Experience of a peace corp volunteer by Uma Bhatt

Experience of a peace corp volunteer by Uma Bhatt

I was born in Bhuj Kutch and came to the US when I was 1 1/2 years old. I grew up primarily between Pittsburgh, Pennsylvania and Bethesda, Maryland. I attended the University of Pittsburgh as an undergraduate receiving a B.E. in Mechanical Engineering and a B.A. in Russian Language in 1983. I met my husband, David Newman, at Pitt, where he was a Physics major. We were married in 1983 and spent our honeymoon (1983-1985) in Kenya as Peace Corps teachers. Living in east Africa during the drought of 1983-84 sparked my interest in climate so I returned to the US and obtained a Ph.D. in Atmospheric Sciences from the University of Wisconsin. Presently, I am an assistant research Professor at the University of Alaska, where I do study climate variability with a focus on the higher latitudes.

Thompson Falls in Nyaharuru, Kenya. hspace=

I was a peace corps volunteer in Kenya from 1983-85 as a teacher in a rural secondary school in the western highlands. Before we (my husband and I served together) started our 2 years of service as teachers we had 3 months of fairly intensive Peace Corps training. Our training was absolutely fantastic. Nothing happened during those 2 years as a volunteer that I felt unprepared for and that says a lot. I think the quality of training depends on where your serve and in what sector. From speaking to other returned volunteers I have learned that training experiences vary considerably.

Most of the volunteers in my group (75 total) had just graduated from college with undergraduate degrees. We spent 6 weeks in a small town in Illinois (Mt. Carroll), where we bonded and received teacher training. We taught in a middle school in Mt Carroll where we gained experience as student teachers. We also learned about cross cultural training in the rural Illinios context since most of us came from urban or suburban areas. Then we spent 6-7 weeks in Kenya living at Iten, a boys boarding school.
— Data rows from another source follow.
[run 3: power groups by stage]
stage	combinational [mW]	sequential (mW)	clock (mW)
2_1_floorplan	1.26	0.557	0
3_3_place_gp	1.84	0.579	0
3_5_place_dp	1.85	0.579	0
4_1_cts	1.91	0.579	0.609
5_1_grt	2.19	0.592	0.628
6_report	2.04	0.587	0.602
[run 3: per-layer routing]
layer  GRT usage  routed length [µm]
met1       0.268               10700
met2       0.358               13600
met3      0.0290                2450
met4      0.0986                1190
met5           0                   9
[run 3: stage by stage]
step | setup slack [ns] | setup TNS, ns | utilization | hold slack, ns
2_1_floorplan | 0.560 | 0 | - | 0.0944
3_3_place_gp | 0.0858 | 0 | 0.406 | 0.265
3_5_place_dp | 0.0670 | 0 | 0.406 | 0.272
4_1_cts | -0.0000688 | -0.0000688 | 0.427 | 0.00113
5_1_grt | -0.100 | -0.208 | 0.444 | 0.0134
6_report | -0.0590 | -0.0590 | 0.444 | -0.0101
<file path="src/hdl/eotp_pkg.sv">
// Package for the EDNS(0) option TLV parser: result kinds, result word type
// and queue sizing constants. No dependencies.
`default_nettype none
package eotp_pkg;

  // Header is code (2 bytes) then length (2 bytes), both big-endian
  localparam int unsigned HDR_BYTES = 4;

  // Output queue depth, a power of two, at least two words of headroom
  localparam int unsigned QDEPTH = 4;
  localparam int unsigned QPTR_W = $clog2(QDEPTH);
  localparam int unsigned QCNT_W = $clog2(QDEPTH + 1);

  typedef enum logic [1:0] {
    KIND_DATA = 2'd0,
    KIND_DONE = 2'd1,
    KIND_DROP = 2'd2
  } kind_t;

  // One result word
  typedef struct packed {
    kind_t       kind;
    logic [15:0] option_code;
    logic [15:0] option_length;
    logic [7:0]  byte_value;
    logic [15:0] byte_offset;
    logic        run_last;
  } result_t;

  // Results produced by one accepted input byte, compacted: res0 first
  typedef struct packed {
    logic [1:0] push_cnt;
    result_t    res0;
    result_t    res1;
  } push_t;

endpackage
`default_nettype wire

</file>
<file path="src/hdl/edns_option_tlv_parser_unit.sv">
// Top level of the EDNS(0) option TLV parser: byte stream in, tagged result
// words out. Depends on eotp_pkg, eotp_parser, eotp_out_queue.
// Result words are registered in the output queue before they are offered.
// Throughput: one input byte per cycle while the downstream takes one word
// per cycle; a byte that ends an option makes two words, drained by the
// four-word output queue, which stalls input when fewer than two slots are free.
// Reset: synchronous active-low rst_n returns to the header phase, empties the queue.
`default_nettype none
module edns_option_tlv_parser_unit (
  input  wire logic        clk,
  input  wire logic        rst_n,
  input  wire logic        in_tvalid,
  output logic             in_tready,
  input  wire logic [7:0]  in_tdata,   // [7:0] data_byte
  input  wire logic        in_tlast,   // final_byte
  output logic             out_tvalid,
  input  wire logic        out_tready,
  output logic [55:0]      out_tdata,  // [15:0] option_code, [31:16] option_length,
                                       // [39:32] byte_value, [55:40] byte_offset
  output logic [1:0]       out_tuser,  // [1:0] kind
  output logic             out_tlast   // run_last
);
  import eotp_pkg::*;

  push_t   push;
  result_t word;
  logic    room2;
  logic    byte_acc;

  assign in_tready = room2;
  assign byte_acc  = in_tvalid && room2;

  eotp_parser u_parser (
    .clk        (clk),
    .rst_n      (rst_n),
    .byte_acc   (byte_acc),
    .data_byte  (in_tdata),
    .final_byte (in_tlast),
    .push       (push)
  );

  eotp_out_queue u_queue (
    .clk      (clk),
    .rst_n    (rst_n),
    .push     (push),
    .room2    (room2),
    .out_vld  (out_tvalid),
    .out_rdy  (out_tready),
    .out_word (word)
  );

  // Output word packing
  assign out_tdata = {word.byte_offset, word.byte_value, word.option_length,
                      word.option_code};
  assign out_tuser = word.kind;
  assign out_tlast = word.run_last;

endmodule
`default_nettype wire

</file>
<file path="src/hdl/eotp_parser.sv">
// Option header / data state tracking for the EDNS(0) TLV parser.
// Produces up to two result words per accepted byte. Depends on eotp_pkg.
`default_nettype none
module eotp_parser (
  input  wire logic           clk,
  input  wire logic           rst_n,
  input  wire logic           byte_acc,
  input  wire logic [7:0]     data_byte,
  input  wire logic           final_byte,
  output eotp_pkg::push_t     push
);
  import eotp_pkg::*;

  logic        in_payload_r, in_payload_nxt;
  logic [1:0]  hdr_idx_r, hdr_idx_nxt;
  logic [15:0] code_r, code_nxt;
  logic [15:0] len_r, len_nxt;
  logic [15:0] cnt_r, cnt_nxt;
  logic [15:0] cnt_inc;

  assign cnt_inc = cnt_r + 16'd1;

  // Next state and results for the byte on the input
  always_comb begin
    in_payload_nxt = in_payload_r;
    hdr_idx_nxt    = hdr_idx_r;
    code_nxt       = code_r;
    len_nxt        = len_r;
    cnt_nxt        = cnt_r;
    push           = '0;

    if (!in_payload_r) begin
      unique case (hdr_idx_r)
        2'd0: code_nxt = {data_byte, 8'h00};
        2'd1: code_nxt = code_r | {8'h00, data_byte};
        2'd2: len_nxt  = {data_byte, 8'h00};
        2'd3: len_nxt  = len_r | {8'h00, data_byte};
        default: code_nxt = code_r;
      endcase
    end

    push.res0.option_code   = code_nxt;
    push.res0.option_length = len_nxt;
    push.res1.option_code   = code_nxt;
    push.res1.option_length = len_nxt;
    push.res0.kind          = KIND_DONE;
    push.res1.kind          = KIND_DONE;

    if (!in_payload_r) begin
      if (hdr_idx_r == 2'(HDR_BYTES - 1)) begin
        hdr_idx_nxt = 2'd0;
        if (len_nxt == 16'd0) begin
          // empty option completes on its last header byte
          push.push_cnt      = 2'd1;
          push.res0.kind     = KIND_DONE;
          push.res0.run_last = 1'b1;
        end else if (final_byte) begin
          push.push_cnt      = 2'd1;
          push.res0.kind     = KIND_DROP;
          push.res0.run_last = 1'b1;
        end else begin
          in_payload_nxt = 1'b1;
          cnt_nxt        = 16'd0;
        end
      end else begin
        hdr_idx_nxt = hdr_idx_r + 2'd1;
      end
    end else begin
      // data byte, maybe followed by a completion or drop word
      push.res0.kind        = KIND_DATA;
      push.res0.byte_value  = data_byte;
      push.res0.byte_offset = cnt_r;
      cnt_nxt               = cnt_inc;
      if (cnt_inc == len_r) begin
        push.push_cnt      = 2'd2;
        push.res1.kind     = KIND_DONE;
        push.res1.run_last = 1'b1;
        in_payload_nxt     = 1'b0;
        cnt_nxt            = 16'd0;
      end else if (final_byte) begin
        push.push_cnt      = 2'd2;
        push.res1.kind     = KIND_DROP;
        push.res1.run_last = 1'b1;
      end else begin
        push.push_cnt      = 2'd1;
        push.res0.run_last = 1'b1;
      end
    end

    // last byte of the input: back to the start
    if (final_byte) begin
      in_payload_nxt = 1'b0;
      hdr_idx_nxt    = 2'd0;
      code_nxt       = 16'd0;
      len_nxt        = 16'd0;
      cnt_nxt        = 16'd0;
    end

    if (!byte_acc) begin
      push.push_cnt = 2'd0;
    end
  end

  // State registers
  always_ff @(posedge clk) begin
    if (!rst_n) begin
      in_payload_r <= 1'b0;
      hdr_idx_r    <= 2'd0;
      code_r       <= 16'd0;
      len_r        <= 16'd0;
      cnt_r        <= 16'd0;
    end else if (byte_acc) begin
      in_payload_r <= in_payload_nxt;
      hdr_idx_r    <= hdr_idx_nxt;
      code_r       <= code_nxt;
      len_r        <= len_nxt;
      cnt_r        <= cnt_nxt;
    end
  end

endmodule
`default_nettype wire

</file>
<file path="src/hdl/eotp_out_queue.sv">
// Small result queue: takes up to two words per cycle, emits one word per
// cycle while out_rdy is high. Depends on eotp_pkg.
`default_nettype none
module eotp_out_queue (
  input  wire logic              clk,
  input  wire logic              rst_n,
  input  eotp_pkg::push_t        push,
  output logic                   room2,
  output logic                   out_vld,
  input  wire logic              out_rdy,
  output eotp_pkg::result_t      out_word
);
  import eotp_pkg::*;

  result_t             mem_r [QDEPTH];
  logic [QPTR_W-1:0]   wr_ptr_r, rd_ptr_r;
  logic [QPTR_W-1:0]   wr_ptr1;
  logic [QCNT_W-1:0]   cnt_r;
  logic                pop;

  assign wr_ptr1  = wr_ptr_r + QPTR_W'(1);
  assign pop      = out_vld && out_rdy;
  assign out_vld  = (cnt_r != '0);
  assign out_word = mem_r[rd_ptr_r];
  // accept a byte only when both of its possible words fit
  assign room2    = (cnt_r <= QCNT_W'(QDEPTH - 2));

  // Storage
  always_ff @(posedge clk) begin
    if (push.push_cnt != 2'd0) begin
      mem_r[wr_ptr_r] <= push.res0;
    end
    if (push.push_cnt == 2'd2) begin
      mem_r[wr_ptr1] <= push.res1;
    end
  end

  // Pointers and fill count
  always_ff @(posedge clk) begin
    if (!rst_n) begin
      wr_ptr_r <= '0;
      rd_ptr_r <= '0;
      cnt_r    <= '0;
    end else begin
      wr_ptr_r <= wr_ptr_r + QPTR_W'(push.push_cnt);
      if (pop) begin
        rd_ptr_r <= rd_ptr_r + QPTR_W'(1);
      end
      cnt_r <= cnt_r + QCNT_W'(push.push_cnt) - QCNT_W'(pop);
    end
  end

endmodule
`default_nettype wire
</file>
<file path="config.mk">
export PLATFORM = sky130hd
export DESIGN_NAME = edns_option_tlv_parser_unit
export DESIGN_NICKNAME = d
export VERILOG_FILES = /design/src/hdl/eotp_pkg.sv /design/src/hdl/edns_option_tlv_parser_unit.sv /design/src/hdl/eotp_parser.sv /design/src/hdl/eotp_out_queue.sv
export SDC_FILE = /design/constraint.sdc
export NUM_CORES = 1
export LEC_CHECK = 0
export ABC_AREA = 1
export BUFFER_PORTS_ARGS = -buffer_cell sky130_fd_sc_hd__buf_2
export CAP_MARGIN = 20
export CELL_PAD_IN_SITES_DETAIL_PLACEMENT = 1
export CELL_PAD_IN_SITES_GLOBAL_PLACEMENT = 1
export CORE_UTILIZATION = 30
export DETAILED_ROUTE_END_ITERATION = 6
export PLACE_DENSITY_LB_ADDON = 0.1
export SKIP_LAST_GASP = 1
export SLEW_MARGIN = 20
export SYNTH_ARGS = -nofsm -noshare
export SYNTH_HDL_FRONTEND = slang
export SYNTH_HIERARCHICAL = 1
export SYNTH_SLANG_ARGS = --single-unit
export TNS_END_PERCENT = 10
</file>
<file path="constraint.sdc">
create_clock -name clk -period 7.3 [get_ports clk]
set_clock_uncertainty 0.2 [all_clocks]
set_input_delay 1.46 -clock clk [delete_from_list [all_inputs] [get_ports clk]]
set_output_delay 1.46 -clock clk [all_outputs]
set_load 0.05 [all_outputs]
</file>
==> flow_summary_export.csv <==
group,metric,value,unit
status,status,"finished clean",
synthesis,syn_avg_cell_area,8.36,um^2
place,gp_congestion,0.795,
cells_and_area,layout-drive-gt1-share,0.110,
power_and_ir_drop,p_leak,6.32,nW
power_and_ir_drop,max-vdd-ir-drop,0.000177,V
die,core_area,0.0516,mm^2
grt,grt_pass1_vias,13200,
flow_run,cap_viol_max_count,0,
grt,antenna_found_initial,0,
routing,post_drt_wl_per_cell,20.5,um
worst_setup_path,crit_required,5.64,ns
place,numPortBuffers,73,
synthesis,ys.flop_type,"edfxtp_1",
sta,hold_violations,0,
place,dpl.cell_count,2520,
grt,grt_max_degree,79,
worst_setup_path,crit_fanout,50,
cells_and_area,final_cell_count_no_fill,2587,
sta,fin_crit,5.20,ns
synthesis,ys_warn_count,6,
worst_setup_path,cp-start-kind,"flop",
worst_setup_path,crit_path_frequent_cell,"buf_4",
synthesis,synth.most_common_cell,"nand2_1",
worst_setup_path,critPathTopFamily,"buffers and inverters",
die,start_util,0.305,
clock_tree,cts_resized,0,
routing,vias,12800,
die,dieWidth,231,um
grt,grt_pass1_wl,80800,um
worst_setup_path,rr_worst_depth,18,
clock_tree,root_buffer,"clkbuf_16",
sta,tightest_slew,1.10,ns
die,ios,74,
clock_tree,cts_buffer_depth,3,
worst_setup_path,worstPathArrival,3.54,ns
synthesis,syn_area,0.0158,mm^2
synthesis,synthTopCellsByCount,"492 x nand2_1, 254 x o21ai_0, 236 x edfxtp_1",
synthesis,ys_ff_latch,296,
sta,min_period_over_period,0.712,
synthesis,synth_cell_type_count,40,
power_and_ir_drop,power.density,320,mW/mm^2
worst_setup_path,r2r_end,"u_queue/mem_r[1][11]$_DFFE_PP_",
worst_setup_path,reg2reg_slack,2.37,ns
routing,drc_errors,0,
worst_setup_path,path_buf_inv,4,
min_path,worstHoldStart,"u_parser/code_r[6]$_SDFFE_PN0P_",
cells_and_area,antenna_cells,0,
synthesis,ys_seq_area_frac,0.526,
sta,max_slew_margin,0.259,
die,fp.dieArea,0.0535,mm^2
clock_tree,path_clk_slew,0.06,ns
routing,via_per_inst,4.96,
sta,finalSetupViolCount,0,
place,hpwl,33000,um
synthesis,yosys-top-cells-area,"edfxtp_1 45%, nand2_1 12%, o21ai_0 8.1%",
clock_tree,clock_sinks,296,
sta,drv_slew,0,
worst_setup_path,crit_path_cell_trace,"clkinv_2, buf_4, buf_4, o21ai_0, o22ai_1, buf_2",
synthesis,yosysTopAreaCellShare,0.450,
worst_setup_path,critical_path_cell_count,6,
worst_setup_path,max_stage_delay,0.64,ns
cells_and_area,final_nets,1903,
clock_tree,clk_latency,0.56,ns
sta,fmax,0.192,GHz
worst_setup_path,reg2reg_from,"u_parser/cnt_r[0]$_SDFFE_PN0P_",
routing,totalWireLength,52900,um
min_path,holdPathStages,2,
routing,drt_pass1_iterations,4,
worst_setup_path,endpoint_kind,"primary output",
sta,final.setup.tns,0,ns
worst_setup_path,cp_slowest_cell,"buf_4",
clock_tree,htreeDepth,2,
grt,grt_remaining_overflow,0,
routing,drtIter0Drc,669,
sta,rsz0062_at_grt,"false",
synthesis,synthArstFlopShare,0,
die,die_h,231,um
die,rows,83,
cells_and_area,ff_latch_area,0.00829,mm^2
synthesis,yosysTopAreaCell,"edfxtp_1",
clock_tree,numCtsBuffers,38,
min_path,min_to,"u_parser/code_r[6]$_SDFFE_PN0P_",
routing,ant_nets,0,
synthesis,synth_edf_count,236,
cells_and_area,fillerInstances,6084,
clock_tree,cts_tree,"yes",
grt,grt.total_usage,0.201,
clock_tree,post_cts_buffers,0,
cells_and_area,multi_input_area,0.00604,mm^2
cells_and_area,area_growth,11.4,%
clock_tree,cts_hold_buf,0,
synthesis,netlist_instances,1886,
worst_setup_path,path_class,"reg2out",
min_path,hp-class,"reg2reg",
[cell usage in the layout (no fill, tap or decap), types with 38 or more instances in the layout]
cell	n
o22ai_1	65
nand3_1	44
a21oi_1	46
clkbuf_16	38
buf_2	73
o21ai_1	133
nand2_1	486
edfxtp_1	236
o21ai_0	248
dfxtp_1	58
inv_1	151
nor2_1	162
[worst max-delay path by stage]
stage | to | from | slack [ns]
2_1_floorplan | u_queue/mem_r[3][0]$_DFFE_PP_ | in_tdata[1] | 1.32
3_3_place_gp | u_queue/mem_r[1][25]$_DFFE_PP_ | in_tdata[5] | 2.07
3_5_place_dp | u_queue/mem_r[1][29]$_DFFE_PP_ | in_tdata[5] | 1.99
4_1_cts | out_tdata[17] | flop | 1.97
5_1_grt | out_tdata[17] | flop | 1.85
6_report | out_tdata[18] | flop | 2.10
[through the flow]
stage	instance area [um^2]	setup WS [ns]	hold WS (ns)	power [mW]	utilization
3_5_place_dp	16400	1.99	0.255	3.90	0.318
6_report	17600	2.10	0.259	5.62	0.340
5_1_grt	17600	1.85	0.278	5.90	0.340
2_1_floorplan	15900	1.32	0.242	3.36	-
3_3_place_gp	16400	2.07	0.249	3.87	0.317
4_1_cts	17600	1.97	0.263	5.70	0.340
[layer usage]
metal,GRT usage,up-vias,part of all wire
li1,-,6263,-
met1,0.277,6325,0.48
met2,0.332,180,0.46
met3,0.0258,63,0.031
met4,0.0495,0,0.020
met5,0,-,0
[final cells by class]
type / instances / share of cell area
Clock buffer: 51 / 0.0575
Inverter: 161 / 0.0349
Tap cell: 680 / 0.0484
Multi-Input combinational cell: 1286 / 0.344
Timing Repair Buffer: 97 / 0.0350
Clock inverter: 16 / 0.00826
Sequential cell: 296 / 0.472
[worst register-to-register path, cell delays in order, from the launching register on]
cell and delay (ns):
dfxtp_1 0.53, ha_1 0.28, nand2_1 0.16, nor2_4 0.22, nand4_1 0.14, nand2_1 0.13, nand2_1 0.06, nand2_1 0.08
nand2_1 0.08, nor2_2 0.13, nand3_4 0.35, nand2_1 0.18, nand2_1 0.10, nor2_1 0.24, inv_2 0.11, nor2_4 0.23
nand2_4 0.41, nand2_4 0.58, buf_12 0.35
[state kept, by name, indices dropped and copies added, names as in the netlist, named ones only]
register / cells
u_queue/rd_ptr_r: 2
u_parser/hdr_idx_r: 2
u_parser/in_payload_r: 1
u_queue/wr_ptr_r: 2
u_queue/cnt_r: 3
u_parser/code_r: 16
u_parser/cnt_r: 16
u_parser/len_r: 16
u_queue/mem_r: 236
[where the power goes]
part | internal [mW] | switching [mW] | total [mW]
sequential | 1.94 | 0.0855 | 2.03
combinational | 0.390 | 1.42 | 1.81
clock | 1.04 | 0.743 | 1.79
[cells by family (layout without fill, tap and decap cells)]
group	after synthesis	after routing	synth area share
adder cells (fa/ha/maj)	10	10	0.00841
AND/OR/NAND/NOR	741	741	0.193
other	1	24	0.000238
AO/OA/AOI/OAI	509	509	0.171
XOR/XNOR	2	2	0.00111
buffers and inverters	327	325	0.101
flip-flops	296	296	0.526
Power figures use the tool's default switching activity.
==> src/rtl/icsp_front.sv <==
module icsp_front
  import icsp_pkg::*;
#(
  parameter int LINE_WIDTH = 512,
  parameter int PIXEL_BITS = 32,
  localparam int AW        = $clog2(2 * LINE_WIDTH)
) (
  input  logic                  clk,
  input  logic                  rst,
  input  logic                  accept,
  input  logic [PIXEL_BITS-1:0] pixel,
  input  logic                  drain,
  input  cfg_t                  cfg,
  output logic                  wr_en,
  output logic [AW-1:0]         wr_addr,
  output logic [PIXEL_BITS-1:0] wr_data,
  output logic                  rd_en,
  output logic [AW-1:0]         rd_addr,
  output rd_tag_t               tag
);

  localparam int STRIP       = LINE_WIDTH / NUM_STRIPS;
  localparam int MAPPED_COLS = NUM_STRIPS * STRIP;
  localparam int COL_W       = $clog2(LINE_WIDTH);
  localparam int OFF_W       = $clog2(STRIP);

  logic [COL_W-1:0]       wr_col, wr_col_next, rd_col, rd_col_next;
  logic [OFF_W-1:0]       wr_off, wr_off_next, rd_off, rd_off_next;
  logic [STRIP_SEL_W-1:0] wr_strip, wr_strip_next, rd_strip, rd_strip_next;
  logic                   bank, bank_next;
  logic                   row_ready, row_ready_next;

  logic             wr_last, rd_last, wr_tail, rd_tail;
  logic [COL_W-1:0] wr_map, rd_map;

  assign wr_last = wr_col == COL_W'(LINE_WIDTH - 1);
  assign rd_last = rd_col == COL_W'(LINE_WIDTH - 1);
  // columns past the last full strip pass straight through
  assign wr_tail = {1'b0, wr_col} >= (COL_W+1)'(MAPPED_COLS);
  assign rd_tail = {1'b0, rd_col} >= (COL_W+1)'(MAPPED_COLS);

  assign wr_map = (cfg.mode == MODE_UNSCRAMBLE && !wr_tail)
                ? COL_W'(STRIP * int'(strip_target(cfg.order, wr_strip)) + int'(wr_off))
                : wr_col;
  assign rd_map = (cfg.mode == MODE_SCRAMBLE && !rd_tail)
                ? COL_W'(STRIP * int'(strip_target(cfg.order, rd_strip)) + int'(rd_off))
                : rd_col;

  assign rd_en   = accept && row_ready;
  assign rd_addr = bank ? AW'(rd_map) : AW'(rd_map) + AW'(LINE_WIDTH);
  assign wr_en   = accept && !drain;
  assign wr_addr = bank ? AW'(wr_map) + AW'(LINE_WIDTH) : AW'(wr_map);
  assign wr_data = pixel;

  always_comb begin
    wr_col_next    = wr_col;
    wr_off_next    = wr_off;
    wr_strip_next  = wr_strip;
    rd_col_next    = rd_col;
    rd_off_next    = rd_off;
    rd_strip_next  = rd_strip;
    bank_next      = bank;
    row_ready_next = row_ready;

    if (rd_en) begin
      if (rd_last) begin
        rd_col_next    = '0;
        rd_off_next    = '0;
        rd_strip_next  = '0;
        row_ready_next = 1'b0;
      end else begin
        rd_col_next = rd_col + 1'b1;
        if (rd_off == OFF_W'(STRIP - 1)) begin
          rd_off_next   = '0;
          rd_strip_next = rd_strip + 1'b1;
        end else begin
          rd_off_next = rd_off + 1'b1;
        end
      end
    end

    if (wr_en) begin
      if (wr_last) begin
        wr_col_next    = '0;
        wr_off_next    = '0;
        wr_strip_next  = '0;
        bank_next      = ~bank;
        row_ready_next = 1'b1;
        rd_col_next    = '0;
        rd_off_next    = '0;
        rd_strip_next  = '0;
      end else begin
        wr_col_next = wr_col + 1'b1;
        if (wr_off == OFF_W'(STRIP - 1)) begin
          wr_off_next   = '0;
          wr_strip_next = wr_strip + 1'b1;
        end else begin
          wr_off_next = wr_off + 1'b1;
        end
      end
    end
  end

  always_ff @(posedge clk) begin
    if (rst) begin
      wr_col    <= '0;
      wr_off    <= '0;
      wr_strip  <= '0;
      rd_col    <= '0;
      rd_off    <= '0;
      rd_strip  <= '0;
      bank      <= 1'b0;
      row_ready <= 1'b0;
      tag       <= '0;
    end else begin
      wr_col    <= wr_col_next;
      wr_off    <= wr_off_next;
      wr_strip  <= wr_strip_next;
      rd_col    <= rd_col_next;
      rd_off    <= rd_off_next;
      rd_strip  <= rd_strip_next;
      bank      <= bank_next;
      row_ready <= row_ready_next;
      tag       <= '{valid: rd_en, row_end: rd_last};
    end
  end

endmodule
During that period we had intensive Swahili training (I think ~4-5 hours a day) in the morning and then cross cultural and Kenya specific teacher training the rest of the day. We were kept pretty busy during this period, but it was a worthwhile investment. At the end of this time I could hold a 'pseudo intellectual' conversation in basic Swahili. Swahili is a relatively easy language to learn and the vocabulary which borrows from Arabic makes it particularly easy for Gujarati/Hindi speakers.

We learned about how the Kenyan school system worked, about male-female issues, about when the students go on strike etc... Our experience was really wonderful but our training prepared us for the more difficult moments.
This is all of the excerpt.